Monday, November 21, 2011

Life of Pi (Top 100 #48)

By Yann Martel
★★★★★

Five Things I Liked About Life of Pi:
1. Sense of wonder toward universe, in spite of crushing aloneness
2. Richard Parker
3. Truth vs. faith; Truth vs. “the better story”
4. Resiliency of the human body/spirit
5. The writing!

Life of Pi topped the bestseller lists several years ago now. For a long time, I ignored it. I’d heard what the premise was, and it sounded both not my thing and altogether lacking in plot. Last year, though, at one of the sprawling book sale wonderlands I plundered, I wound up buying a copy anyway. At $1, it seemed like a low-risk investment. If I didn’t like it (or never even read it!), well, one dollar wouldn’t exactly empty my pockets. It took me a while to get around to actually reading it, but turns out, that was $1 very well spent.

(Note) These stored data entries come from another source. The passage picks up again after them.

<file path="config.mk">
export PLATFORM = sky130hd
export DESIGN_NAME = sht_ctrl
export DESIGN_NICKNAME = d
export VERILOG_FILES = /design/src/sv/sht_pkg.sv /design/src/sv/sht_ctrl.sv
export SDC_FILE = /design/constraint.sdc
export NUM_CORES = 1
export LEC_CHECK = 0
export ABC_AREA = 1
export BUFFER_PORTS_ARGS = -buffer_cell sky130_fd_sc_hd__buf_2
export CORE_MARGIN = 5
export CORE_UTILIZATION = 44
export CTS_CLUSTER_DIAMETER = 100
export CTS_CLUSTER_SIZE = 20
export DETAILED_ROUTE_END_ITERATION = 10
export PLACE_DENSITY_LB_ADDON = 0.1
export SYNTH_ARGS = -nofsm -noshare
export SYNTH_HDL_FRONTEND = slang
export SYNTH_SLANG_ARGS = --single-unit
</file>
<file path="constraint.sdc">
create_clock -name clk -period 1.7 [get_ports clk]
set_clock_uncertainty 0.1 [all_clocks]
set_input_delay 0.085 -clock clk [delete_from_list [all_inputs] [get_ports clk]]
set_output_delay 0.085 -clock clk [all_outputs]
set_load 0.1 [all_outputs]
</file>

The premise itself is absurd: a teenage boy, shipwrecked at sea en route from India to Canada, is stranded in the middle of the Pacific sharing his lifeboat with a 450-lb Bengal tiger. Suspend your disbelief long enough to pick up the book and give the first few pages a chance, and I’ll wager you’ll soon get on board (pun intended) with Pi Patel and his unbelievable tale. Pi’s family, who owned a zoo back in India and were transporting several animals - including the great Bengal tiger, Richard Parker - with them on their emigration to Canada, perished in the shipwreck. A zebra, orangutan, and hyena that initially found salvation from the greedy clutches of the sea in the lifeboat with Pi and Richard Parker also perished, at the hands (or rather jaws) of Richard Parker. Much the rest of the novel is devoted to Pi’s survival at sea, the practicalities of his efforts to tame Richard Parker and keep himself and the tiger fed, quenched, and relatively protected from the elements, as well as the more intangible yet equally or even more pressing experiences of unremitting loneliness and loss, and the incredible, improbable wonder that swells in a human heart communing without distraction with the vast and unmitigated power of nature in motion.

The resolution of Life of Pi is beautifully orchestrated, casting into doubt first the veracity of Pi’s narrative and then prodding you to question to what extent it matters. How much do the stories we tell about our experiences reflect truth and to what extent are they woven with fabrication? How much do we script these stories to include the divinity or wonder that cushions us from the harsh realities of the world?  How salient are divinity and wonder in our everyday lives? Is it necessary to suffer in order to remember to recognize and appreciate simple glimpses of universality - in the endless expanse of a starry sky, in the cyclical calm and turmoil of the open sea, in the respectful gaze of a potential predator - that are present in even the most hopeless of moments? These are the kind of questions Life of Pi raises, questions that stop you short and make you attempt to bring ideas too big for one moment into focus in your mind. Working to wrangle those ideas into the forefront of your mind, bit by bit until each piece is clear enough to begin incorporating into the unmanageable whole, is a privileged and ennobling experience.

Conversation Starter: Have you ever experienced a moment in nature, or just life in general, when you were overcome with an absolute, almost tangible awareness of the inherent divine dignity present in the world around you?